A protein centered viewpoint
The researchers developed a stem cell model to mimic a cell's response to signaling and used it to, for first time, precisely determine the sequence of the events involved in a gene being turned on and off in response to a signal in stem cells. The researchers were able to describe how genes are turned on and off and under what circumstances a cell can develop in a certain direction but then elect to return to the starting-point.
Part of this work involved measuring how proteins in a cell are modified by phosphorylation using advanced mass spectrometry available through an important collaboration with Jesper Olsen's Group at the Novo Nordisk Foundation Center for Protein Research.
"Combining forces with the Olsen group in the CPR enabled us to provide a unique deep description of how individual proteins in a cell react to signals from the outside," continues Josh Brickman.
New answers to old scientific questions
These results are surprising. Although the sequence of cell transcription processes could not previously be measured as accurately as in this study, the dogma was that transcription factors comprise the on-off switch that is essential to initiate transcription of the individual gene. This is not so for embryonic stem cells and potentially for other cell types.
"Transcription factors are still a key signal, but they do not drive the process, as previously thought. Once they are there, the gene can be read, and they remain in place for a while after the gene is read. And when they are gone, the window in which the gene can be read can be closed again. You can compare it with the vapour trails you see in the sky when an airplane has passed. They linger for a while but slowly dissipate again," explains first author, William Hamilton, Assistant Professor at DanStem.
This discovery is first and foremost basic knowledge, which changes fundamental assumptions in molecular biology. The new results are especially important for researchers working on stem cells and cancer biology. They provide new insight into how cells develop, how pathways involved in development determine when cells change, and when the point of no return is reached. These pathways are also found frequently mutated in cancer and the findings in this study will be valuable to the study of malignant development.

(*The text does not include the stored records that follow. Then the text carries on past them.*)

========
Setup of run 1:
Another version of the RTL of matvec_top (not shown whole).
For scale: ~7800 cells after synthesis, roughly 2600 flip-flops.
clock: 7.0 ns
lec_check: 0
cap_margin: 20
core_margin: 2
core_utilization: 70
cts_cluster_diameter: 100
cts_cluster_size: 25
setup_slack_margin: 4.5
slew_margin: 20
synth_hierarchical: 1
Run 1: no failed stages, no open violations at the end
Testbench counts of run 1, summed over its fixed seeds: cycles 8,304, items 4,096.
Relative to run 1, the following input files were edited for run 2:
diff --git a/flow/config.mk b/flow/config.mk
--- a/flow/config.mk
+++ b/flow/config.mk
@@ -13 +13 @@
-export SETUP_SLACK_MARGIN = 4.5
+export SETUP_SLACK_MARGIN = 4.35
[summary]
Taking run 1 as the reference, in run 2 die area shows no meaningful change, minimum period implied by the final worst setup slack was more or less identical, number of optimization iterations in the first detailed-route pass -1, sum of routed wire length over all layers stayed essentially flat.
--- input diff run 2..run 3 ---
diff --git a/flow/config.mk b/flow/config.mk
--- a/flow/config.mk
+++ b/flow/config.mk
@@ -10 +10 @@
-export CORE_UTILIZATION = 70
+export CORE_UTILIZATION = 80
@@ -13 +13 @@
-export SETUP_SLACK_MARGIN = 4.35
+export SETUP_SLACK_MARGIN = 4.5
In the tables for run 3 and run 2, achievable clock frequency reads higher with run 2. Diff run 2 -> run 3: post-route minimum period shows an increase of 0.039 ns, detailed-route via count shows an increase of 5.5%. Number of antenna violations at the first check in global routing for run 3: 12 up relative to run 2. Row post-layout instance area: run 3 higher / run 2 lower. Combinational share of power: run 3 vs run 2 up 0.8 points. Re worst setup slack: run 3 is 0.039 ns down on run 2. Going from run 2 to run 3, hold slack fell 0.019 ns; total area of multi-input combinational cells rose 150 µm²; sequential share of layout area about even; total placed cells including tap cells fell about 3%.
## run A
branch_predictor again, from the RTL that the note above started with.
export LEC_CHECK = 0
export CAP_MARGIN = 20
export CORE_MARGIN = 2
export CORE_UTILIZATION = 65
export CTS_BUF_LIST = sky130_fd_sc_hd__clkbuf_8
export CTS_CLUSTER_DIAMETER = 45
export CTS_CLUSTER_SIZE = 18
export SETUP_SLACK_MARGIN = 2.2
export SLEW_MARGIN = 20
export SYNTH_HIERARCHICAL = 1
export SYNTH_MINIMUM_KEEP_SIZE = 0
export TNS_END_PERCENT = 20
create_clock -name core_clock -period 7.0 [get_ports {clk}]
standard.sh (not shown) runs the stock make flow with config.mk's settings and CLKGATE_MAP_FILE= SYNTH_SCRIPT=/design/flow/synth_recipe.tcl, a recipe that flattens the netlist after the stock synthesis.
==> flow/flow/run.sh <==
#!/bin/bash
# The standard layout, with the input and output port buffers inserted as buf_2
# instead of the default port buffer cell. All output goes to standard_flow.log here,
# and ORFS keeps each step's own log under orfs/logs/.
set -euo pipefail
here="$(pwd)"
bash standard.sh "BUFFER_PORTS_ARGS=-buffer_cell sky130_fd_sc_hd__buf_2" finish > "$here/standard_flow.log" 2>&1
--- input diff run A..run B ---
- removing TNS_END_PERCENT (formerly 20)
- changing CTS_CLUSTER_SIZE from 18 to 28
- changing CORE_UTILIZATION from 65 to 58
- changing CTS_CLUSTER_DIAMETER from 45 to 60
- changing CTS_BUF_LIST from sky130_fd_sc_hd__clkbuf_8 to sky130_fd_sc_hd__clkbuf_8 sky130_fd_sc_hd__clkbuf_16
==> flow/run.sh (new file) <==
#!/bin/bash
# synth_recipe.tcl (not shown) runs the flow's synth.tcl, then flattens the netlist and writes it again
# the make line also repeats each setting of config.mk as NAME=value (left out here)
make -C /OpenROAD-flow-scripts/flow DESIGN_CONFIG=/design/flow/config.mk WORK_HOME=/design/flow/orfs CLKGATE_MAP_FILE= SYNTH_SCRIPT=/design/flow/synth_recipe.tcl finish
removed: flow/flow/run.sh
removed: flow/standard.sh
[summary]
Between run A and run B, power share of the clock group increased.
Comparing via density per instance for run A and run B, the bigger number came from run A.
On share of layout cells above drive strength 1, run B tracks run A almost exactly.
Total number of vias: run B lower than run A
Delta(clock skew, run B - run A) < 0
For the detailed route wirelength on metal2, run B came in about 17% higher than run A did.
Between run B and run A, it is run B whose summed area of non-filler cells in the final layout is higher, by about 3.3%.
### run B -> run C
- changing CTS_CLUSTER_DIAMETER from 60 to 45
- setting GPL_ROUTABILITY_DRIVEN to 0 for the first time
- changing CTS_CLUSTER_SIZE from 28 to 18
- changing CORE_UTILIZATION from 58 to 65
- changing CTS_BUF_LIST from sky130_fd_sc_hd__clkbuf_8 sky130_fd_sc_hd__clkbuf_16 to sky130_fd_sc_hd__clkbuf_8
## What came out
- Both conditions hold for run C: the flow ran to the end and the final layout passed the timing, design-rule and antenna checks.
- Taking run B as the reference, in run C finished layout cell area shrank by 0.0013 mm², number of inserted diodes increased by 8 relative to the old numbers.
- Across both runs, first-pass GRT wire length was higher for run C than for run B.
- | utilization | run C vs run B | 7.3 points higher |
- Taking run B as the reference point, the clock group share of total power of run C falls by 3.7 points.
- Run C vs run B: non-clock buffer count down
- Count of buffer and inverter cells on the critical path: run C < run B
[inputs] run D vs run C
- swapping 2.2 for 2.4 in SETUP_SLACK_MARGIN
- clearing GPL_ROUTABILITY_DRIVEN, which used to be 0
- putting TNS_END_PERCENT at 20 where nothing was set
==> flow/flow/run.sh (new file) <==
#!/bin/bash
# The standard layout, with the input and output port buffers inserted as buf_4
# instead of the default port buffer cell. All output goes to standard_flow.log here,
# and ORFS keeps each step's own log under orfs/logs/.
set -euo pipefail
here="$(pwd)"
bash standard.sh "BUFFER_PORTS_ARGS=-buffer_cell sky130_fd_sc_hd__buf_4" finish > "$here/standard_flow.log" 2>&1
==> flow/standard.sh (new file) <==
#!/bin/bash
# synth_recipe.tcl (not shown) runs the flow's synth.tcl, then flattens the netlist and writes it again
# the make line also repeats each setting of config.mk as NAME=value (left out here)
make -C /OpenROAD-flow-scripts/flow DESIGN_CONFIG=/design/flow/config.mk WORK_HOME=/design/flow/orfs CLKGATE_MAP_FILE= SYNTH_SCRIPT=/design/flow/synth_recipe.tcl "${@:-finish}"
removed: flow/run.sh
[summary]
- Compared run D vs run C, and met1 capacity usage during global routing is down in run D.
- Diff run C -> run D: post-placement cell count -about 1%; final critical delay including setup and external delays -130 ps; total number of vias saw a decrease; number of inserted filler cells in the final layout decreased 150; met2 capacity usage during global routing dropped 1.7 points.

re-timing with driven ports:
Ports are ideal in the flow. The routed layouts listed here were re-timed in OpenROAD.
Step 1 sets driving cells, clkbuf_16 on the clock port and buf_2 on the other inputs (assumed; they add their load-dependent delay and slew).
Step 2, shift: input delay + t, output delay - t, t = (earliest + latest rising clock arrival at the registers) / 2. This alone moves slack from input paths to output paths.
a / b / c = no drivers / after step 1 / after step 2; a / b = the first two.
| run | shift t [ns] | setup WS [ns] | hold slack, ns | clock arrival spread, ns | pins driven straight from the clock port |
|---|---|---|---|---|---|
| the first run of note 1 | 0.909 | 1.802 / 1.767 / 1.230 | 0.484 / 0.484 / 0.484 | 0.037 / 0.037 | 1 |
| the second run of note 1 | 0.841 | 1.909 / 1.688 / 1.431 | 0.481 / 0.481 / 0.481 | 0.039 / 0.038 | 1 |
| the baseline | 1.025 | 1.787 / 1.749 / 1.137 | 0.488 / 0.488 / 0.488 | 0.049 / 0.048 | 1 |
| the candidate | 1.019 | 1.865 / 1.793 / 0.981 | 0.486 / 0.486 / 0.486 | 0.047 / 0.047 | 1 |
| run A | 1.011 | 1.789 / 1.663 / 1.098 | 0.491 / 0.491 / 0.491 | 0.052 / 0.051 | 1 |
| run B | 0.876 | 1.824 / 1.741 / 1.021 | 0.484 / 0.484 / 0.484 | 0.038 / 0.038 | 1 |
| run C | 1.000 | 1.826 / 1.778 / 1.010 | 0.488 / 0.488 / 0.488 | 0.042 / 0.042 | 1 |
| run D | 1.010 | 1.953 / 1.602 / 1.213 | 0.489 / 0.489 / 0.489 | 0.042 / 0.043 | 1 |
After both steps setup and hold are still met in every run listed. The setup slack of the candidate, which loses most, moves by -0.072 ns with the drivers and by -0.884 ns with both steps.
This design comes from an exercise in tuning for a short achievable clock period and few clock cycles per item on the open sky130 flow, not from production work.
In this exercise RTL edits were held to simulation tests only and were not proved equivalent to the original.
The flow treats the clock pin as an ideal source, which a real chip does not have.
No activity file was given, so power comes from the tool's default toggle rates.

$ cat flow/run.sh
#!/bin/bash
# synth_recipe.tcl (not shown) runs the flow's synth.tcl, then flattens the netlist and writes it again
# the make line also repeats each setting of config.mk as NAME=value (left out here)
make -C /OpenROAD-flow-scripts/flow DESIGN_CONFIG=/design/flow/config.mk WORK_HOME=/design/flow/orfs CLKGATE_MAP_FILE= SYNTH_SCRIPT=/design/flow/synth_recipe.tcl finish
$ cat flow/config.mk
export PLATFORM = sky130hd
export DESIGN_NAME = dcacheread_responder
export DESIGN_NICKNAME = dcacheread_responder
export VERILOG_FILES = /design/flow/design.v
export SDC_FILE = /design/flow/constraint.sdc
export NUM_CORES = 4
export LEC_CHECK = 0
export ABC_CLOCK_PERIOD_IN_PS = 2500
export CAP_MARGIN = 20
export CORE_MARGIN = 2
export CORE_UTILIZATION = 45
export SETUP_SLACK_MARGIN = 3.0
export SLEW_MARGIN = 20
$ cat flow/constraint.sdc
create_clock -name core_clock -period 6.0 [get_ports {clk}]
set_input_delay 1.2000 -clock core_clock [delete_from_list [all_inputs] [get_ports {clk}]]
set_output_delay 1.2000 -clock core_clock [all_outputs]
set_load 0.01 [all_outputs]
This design comes from an exercise in tuning for small area and a short achievable clock period on the open sky130 flow, not from production work. Only simulation tests tie the RTL to the original design; equivalence was not proved.

==> design.v <==
`timescale 1ns/1ps
package proc_pkg;
	typedef logic [32-1:0] word_t;
	typedef logic [$clog2(16)-1:0] reg_idx_t;
	typedef enum logic [3:0] {
		OP_NOP = 4'd0,
		OP_ADDI = 4'd1,
		OP_ADD = 4'd2,
		OP_SUB = 4'd3,
		OP_AND = 4'd4,
		OP_OR = 4'd5,
		OP_XOR = 4'd6,
		OP_HALT = 4'd13,
		OP_OUT = 4'd15
	} opcode_e;
	typedef enum logic [2:0] {
		ALU_ADD = 3'd0,
		ALU_SUB = 3'd1,
		ALU_AND = 3'd2,
		ALU_OR = 3'd3,
		ALU_XOR = 3'd4
	} alu_op_e;
	typedef struct packed {
		opcode_e opcode;
		reg_idx_t ra;
		reg_idx_t rb;
		reg_idx_t rd;
		logic [15:0] unused;
	} r_fmt_t;
	typedef struct packed {
		opcode_e opcode;
		reg_idx_t ra;
		logic [3:0] unused;
		reg_idx_t rd;
		logic [15:0] imm;
	} i_fmt_t;
	typedef union packed {
		r_fmt_t r_fmt;
		i_fmt_t i_fmt;
	} instr_u;
endpackage
`timescale 1ns/1ps
module regfile (
	input logic clk,
	input logic arst_n,
	input proc_pkg::reg_idx_t ra_idx,
	input proc_pkg::reg_idx_t rb_idx,
	output proc_pkg::word_t ra_data,
	output proc_pkg::word_t rb_data,
	input logic wr_en,
	input proc_pkg::reg_idx_t wr_idx,
	input proc_pkg::word_t wr_data
);
	proc_pkg::word_t regs [16];
	always_ff @(posedge clk or negedge arst_n) begin
		if (!arst_n) begin
			for (int i = 0; i < 16; i++) begin
				regs[i] <= '0;
			end
		end else if (wr_en && (wr_idx != '0)) begin
			regs[wr_idx] <= wr_data;
		end
	end
	always_comb begin
		if (ra_idx == '0) begin
			ra_data = '0;
		end else begin
			ra_data = regs[ra_idx];
		end
	end
	always_comb begin
		if (rb_idx == '0) begin
			rb_data = '0;
		end else begin
			rb_data = regs[rb_idx];
		end
	end
endmodule
What follows belongs to an exercise in optimizing a design on an open flow for small area, a short achievable clock period and few clock cycles per item; a production flow would make more cautious choices.
Where RTL was checked, it was by simulation tests only, not by an equivalence proof against the original.
Power and IR drop assume default switching activity.

## dadda_mul
module dadda_mul
(
    input  logic        clk,
    input  logic        rst_n,
    input  logic        in_valid,
    input  logic        mode,
    input  logic [15:0] a,
    input  logic [15:0] b,
    output logic        out_valid,
    output logic [15:0] hi,
    output logic [15:0] lo
);
    logic [3:0] vld;
    logic [31:0] prod;
    logic ax1;
    logic bx2;
    logic an3;
    logic an4;
    logic an5;
    logic an6;
    logic an7;
    logic an8;
    logic an9;
    logic an10;
    logic an11;
    logic an12;
    logic an13;
    logic an14;
    logic an15;
    logic an16;
    logic an17;
    logic an18;
    logic an19;
    logic onen20;
    logic twon21;
    logic onen20_q1;
    logic an3_q1;
    logic b_1_q1;
    logic pp22;
    logic an4_q1;
    logic twon21_q1;
    logic pp23;
    logic an5_q1;
    logic pp24;
    logic an6_q1;
    logic pp25;
    logic an7_q1;
    logic pp26;
    logic an8_q1;
    logic pp27;
    logic an9_q1;
    logic pp28;
    logic an10_q1;
    logic pp29;
    logic an11_q1;
    logic pp30;
    logic an12_q1;
    logic pp31;
    logic an13_q1;
    logic pp32;
    logic an14_q1;
    logic pp33;
    logic an15_q1;
    logic pp34;
    logic an16_q1;
    logic pp35;
    logic an17_q1;
    logic pp36;
    logic an18_q1;
    logic pp37;
    logic an19_q1;
    logic pp38;
    logic pp39;
    logic ppn40;
    logic one41;
    logic two42;
    logic one41_q1;
    logic a_0_q1;
    logic b_3_q1;
    logic pp43;
    logic a_1_q1;
    logic two42_q1;
    logic pp44;
    logic a_2_q1;
    logic pp45;
    logic a_3_q1;
    logic pp46;
    logic a_4_q1;
    logic pp47;
    logic a_5_q1;
    logic pp48;
    logic a_6_q1;
    logic pp49;
    logic a_7_q1;
    logic pp50;
    logic a_8_q1;
    logic pp51;
    logic a_9_q1;
    logic pp52;
    logic a_10_q1;
    logic pp53;
    logic a_11_q1;
    logic pp54;
    logic a_12_q1;
    logic pp55;
    logic a_13_q1;
    logic pp56;
    logic a_14_q1;
    logic pp57;
    logic a_15_q1;
    logic pp58;
    logic ax1_q1;
    logic pp59;
    logic pp60;
    logic onen61;
    logic twon62;
  ...
Size: ~1,200 cells after synthesis, roughly 69 I/O pins, about 12,000 um^2 of cells after synthesis.
==> flow/config.mk <==
export PLATFORM = sky130hd
export DESIGN_NAME = dadda_mul
export DESIGN_NICKNAME = dadda_mul
export VERILOG_FILES = /design/flow/design.v
export SDC_FILE = /design/flow/constraint.sdc
export NUM_CORES = 4
export LEC_CHECK = 0
export ABC_AREA = 1
export CAP_MARGIN = 20
export CORE_MARGIN = 2
export CORE_UTILIZATION = 50
export CTS_CLUSTER_DIAMETER = 150
export CTS_CLUSTER_SIZE = 30
export SETUP_SLACK_MARGIN = 2.1
export SLEW_MARGIN = 20
export SYNTH_HIERARCHICAL = 1
export SYNTH_MINIMUM_KEEP_SIZE = 0
==> flow/constraint.sdc <==
create_clock -name core_clock -period 4.0 [get_ports {clk}]
set_input_delay 0.8000 -clock core_clock [delete_from_list [all_inputs] [get_ports {clk}]]
set_output_delay 0.8000 -clock core_clock [all_outputs]
set_load 0.01 [all_outputs]
standard.sh (not shown) runs the stock make flow with config.mk's settings and CLKGATE_MAP_FILE= SYNTH_SCRIPT=/design/flow/synth_recipe.tcl, a recipe that flattens the netlist after the stock synthesis.
==> flow/flow/run.sh <==
#!/bin/bash
# Standard ORFS layout, except that the port buffers are plain buf_1 cells
# (the default choice is a slow delay-buffer cell).
set -euo pipefail
bash standard.sh BUFFER_PORTS_ARGS="-buffer_cell sky130_fd_sc_hd__buf_1" finish > standard.log 2>&1
The baseline finished with timing, DRC and antenna clean.
Rerun with:
- SETUP_SLACK_MARGIN: 2.1 -> 2.0
Non-clock buffer count came out lower by 3.
Sequential power stays flat.
First-iteration DRC count goes up by a quarter to a third.
Setup slack is worse by 88 ps.
Synthesized area is unchanged.
Wire length barely changes.
Final area came out lower slightly.
Sequential share of layout area went up by 0.55 points.
Clock power is about the same.
No functional check of the RTL was part of any run of this note.


dadda_mul, a different RTL version from the one above (not shown whole).
For scale: about 240 flip-flops, roughly 69 I/O pins, ~12000 um2 of cells after synthesis.
==> flow/design.v (excerpt) <==
module dadda_mul
(
    input  logic        clk,
    input  logic        rst_n,
    input  logic        in_valid,
    input  logic        mode,
    input  logic [15:0] a,
    input  logic [15:0] b,
    output logic        out_valid,
    output logic [15:0] hi,
    output logic [15:0] lo
);
==> flow/config.mk <==
export PLATFORM = sky130hd
export DESIGN_NAME = dadda_mul
export DESIGN_NICKNAME = dadda_mul
export VERILOG_FILES = /design/flow/design.v
export SDC_FILE = /design/flow/constraint.sdc
export NUM_CORES = 4
export LEC_CHECK = 0
export ABC_AREA = 1
export CAP_MARGIN = 20
export CORE_MARGIN = 2
export CORE_UTILIZATION = 60
export CTS_BUF_LIST = sky130_fd_sc_hd__clkbuf_4 sky130_fd_sc_hd__clkbuf_8
export SETUP_SLACK_MARGIN = 1.9
export SLEW_MARGIN = 20
==> flow/constraint.sdc <==
create_clock -name core_clock -period 4.0 [get_ports {clk}]
set_input_delay 0.8000 -clock core_clock [delete_from_list [all_inputs] [get_ports {clk}]]
set_output_delay 0.8000 -clock core_clock [all_outputs]
set_load 0.01 [all_outputs]
run.sh (not shown) runs the stock make flow with config.mk's settings and CLKGATE_MAP_FILE= SYNTH_SCRIPT=/design/flow/synth_recipe.tcl, a recipe that flattens the netlist after the stock synthesis.
Stock flow here: none of the scripts above is used.
The baseline finished clean.
Testbench counts at the start, summed over its fixed seeds: cycles 16,024, items 16,000.
Then changed:
--- a/flow/config.mk
+++ b/flow/config.mk
@@ -10,5 +10,3 @@
 export CORE_MARGIN = 2
-export CORE_UTILIZATION = 60
-export CTS_BUF_LIST = sky130_fd_sc_hd__clkbuf_4 sky130_fd_sc_hd__clkbuf_8
-export SETUP_SLACK_MARGIN = 1.9
+export CORE_UTILIZATION = 40
 export SLEW_MARGIN = 20
=> Via count went down by 13%. Die area is higher by 48%. Critical path depth decreases by 1. Count of clock-buffer cells in the layout goes down by 37. Non-clock buffer count drops by 98. Global-route usage drops by 11 points. Total power grows by 1.5%.


## run A
dadda_mul, a different RTL version from the one above (not shown whole).
Size: ~1100 cells after synthesis, ~69 I/O pins, about 0.012 sq mm of cells after synthesis.
clock: 4.0 ns
lec_check: 0
abc_area: 1
cap_margin: 20
core_margin: 2
core_utilization: 40
cts_cluster_diameter: 150
cts_cluster_size: 30
setup_slack_margin: 2.1
slew_margin: 20
synth_hierarchical: 1
synth_minimum_keep_size: 0
standard.sh (not shown) runs the stock make flow with config.mk's settings and CLKGATE_MAP_FILE= SYNTH_SCRIPT=/design/flow/synth_recipe.tcl, a recipe that flattens the netlist after the stock synthesis.
Scripts as last shown in full above: flow/flow/run.sh
The flow did not stop early for run A: all stages ran, and the layout cleared the timing, design-rule and antenna checks.
Testbench counts of run A, summed over its fixed seeds: cycles 16,024, items 16,000.
The inputs of run B differ from those of run A as listed below.
- CORE_UTILIZATION changed from 40 to 50
Clock network area share across run B and run A: no real change.
Run B against run A: worst setup slack before clock tree synthesis went down 73 ps; total power of the final layout fell 0.33%; area added between synthesis and finish level.
The inputs of run C differ from those of run B as listed below.
- CORE_UTILIZATION changed from 50 to 40
- SETUP_SLACK_MARGIN changed from 2.1 to 2.15
Results
- Re number of cell instances on the worst register-to-register path: run B was lower than run C.
- Total met3 wirelength after detailed routing shrinks slightly when moving from run B to run C.
- Run C ended up with a higher buffers plus inverters on the worst setup path than run B did.
- Summary of run C over run B: total die area climbed 24%; setup slack barely changed.
- Run C closes out successfully: all stages finished, all timing, DRC and antenna checks passed.
- Worst setup skew after layout: run C vs run B down 4.5 ps
#### Input delta (run D over run C)
- swapping 40 for 45 in CORE_UTILIZATION
- swapping 2.15 for 2.1 in SETUP_SLACK_MARGIN
--- outcome ---
The run showing the greater setup slack is run C.
Relative to run C, final total power decreased by 1.7% in run D.
Run C vs run D, top metal layer carrying routed signals: met5 vs met4
Re sum of met2 wire segment lengths after detailed routing: run D is 3.7% down on run C.
[inputs] run E vs run D
- a change of CORE_UTILIZATION from 45 to 40
- a change of CTS_CLUSTER_SIZE from 30 to 25
- a change of CTS_CLUSTER_DIAMETER from 150 to 120
- [run E] achievable frequency rose 0.013 GHz relative to run D
- Cmp run E vs run D: worst relative slew slack lower in run E
- Fraction of the cycle the final worst path needs came out lower on run E than on run D.
- Cmp run D and run E / power share of the combinational group / lower: run D
- Higher total CTS buffers was reported by run E, not run D.


dadda_mul, a different RTL version from the one above (not shown whole).
For scale: about 1200 cells after synthesis, ~360 flip-flops, about 14000 µm² of cells after synthesis.
Design dadda_mul, start of the top module:
module dadda_mul
(
    input  logic        clk,
    input  logic        rst_n,
    input  logic        in_valid,
    input  logic        mode,
    input  logic [15:0] a,
    input  logic [15:0] b,
    output logic        out_valid,
    output logic [15:0] hi,
    output logic [15:0] lo
);
Settings: LEC_CHECK=0, ABC_AREA=1, CAP_MARGIN=20, CORE_MARGIN=2, CORE_UTILIZATION=40, SETUP_SLACK_MARGIN=2.2, SLEW_MARGIN=20, SYNTH_HIERARCHICAL=1, SYNTH_MINIMUM_KEEP_SIZE=0; clock period 4.0 ns.
run.sh (not shown) runs the stock make flow with config.mk's settings and CLKGATE_MAP_FILE= SYNTH_SCRIPT=/design/flow/synth_recipe.tcl, a recipe that flattens the netlist after the stock synthesis.
Stock flow here: none of the scripts above is used.
Edit:
- SETUP_SLACK_MARGIN: 2.2 -> 2.35
Global-route usage rose by 1.5 points.
Combinational power rose by 7.3%.
Sequential cell count does not change.
Area after synthesis does not change.
Edit:
- CTS_CLUSTER_DIAMETER: unset -> 150
- CTS_CLUSTER_SIZE: unset -> 30
- SETUP_SLACK_MARGIN: 2.35 -> 2.2
Result: Via count goes down by 7.2%. Die area stays the same. Clock-buffer cell count drops by 39. Routed wire length decreases by about 11%. Sequential power goes down by about 0.9%. Final area decreases by about 10%. Sequential share of layout area rises by 4.3 points. Power goes down by about 16%. Register-to-register slack gets worse by 0.05 ns. Maximum frequency came out lower by 0.35%.
No functional check of the RTL was part of any run of this note.


build 49:
dadda_mul, a different RTL version from the one above (not shown whole).
For scale: roughly 1200 cells after synthesis, about 260 flip-flops, ~69 I/O pins, about 0.012 mm^2 of cells after synthesis.
Settings: LEC_CHECK=0, ABC_AREA=1, CAP_MARGIN=20, CORE_MARGIN=2, CORE_UTILIZATION=50, CTS_CLUSTER_DIAMETER=150, CTS_CLUSTER_SIZE=30, SETUP_SLACK_MARGIN=2.1, SLEW_MARGIN=20, SYNTH_HIERARCHICAL=1, SYNTH_MINIMUM_KEEP_SIZE=0; clock period 4.0 ns.
standard.sh (not shown) runs the stock make flow with config.mk's settings and CLKGATE_MAP_FILE= SYNTH_SCRIPT=/design/flow/synth_recipe.tcl, a recipe that flattens the netlist after the stock synthesis.
Scripts as last shown in full above: flow/flow/run.sh
Build 49 was carried through to the last stage, and its layout satisfied the timing, design-rule and antenna checks.
Testbench counts of build 49, summed over its fixed seeds: cycles 16,024, items 16,000.
Input changes introduced in build 89 (baseline for comparison: build 49):
Settings: a change of SETUP_SLACK_MARGIN from 2.1 to 2.15; a change of CORE_UTILIZATION from 50 to 55.
## What came out
Build 89 completed; timing, DRC and antenna clean
[diff] worst setup slack after layout, build 89 relative to build 49: improvement
Build 49 → build 89: final weighted congestion in routability-driven placement picked up an extra 3.1%, total power rose 2.3%, final net count held steady.
Taking build 49 as the reference point, the met2 capacity usage during global routing of build 89 rises by 3.8 points.
## Diff of input files: build 4 against build 89
Settings: SETUP_SLACK_MARGIN: 2.15 -> 2.1.
--- outcome ---
The slowest cell on the critical path comes out sky130_fd_sc_hd__fa_2 in one run and sky130_fd_sc_hd__fa_1 in the other, namely in build 89 and build 4 respectively.
After detailed routing, build 89 needs more wire than build 4.
Build 4 vs build 89 — utilization dropped 0.46 points.
Going from build 89 to build 4, global-route met1 utilization roughly the same; global-route usage has decreased.
First-iteration DRC count in build 4 is 31 below build 89.
Build 4 against build 89: synthesized cell count stayed essentially flat, number of non-clock buffers in the layout lower, post-route fraction of the period consumed by the critical path increased 0.53 points.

"In the project, we focused on the fibroblast growth factor (FGF)-extracellular signal-regulated kinase (ERK) signalling pathway, which is a signalling pathway from a receptor on the surface of a cell to DNA inside the cell nucleus. This pathway is dysregulated in many types of cancer, and we therefore hope that many of the data in this study will help to inform aspects of cancer biology by indicating new ways to specifically target this signalling pathway in cancer cells," concludes Josh Brickman.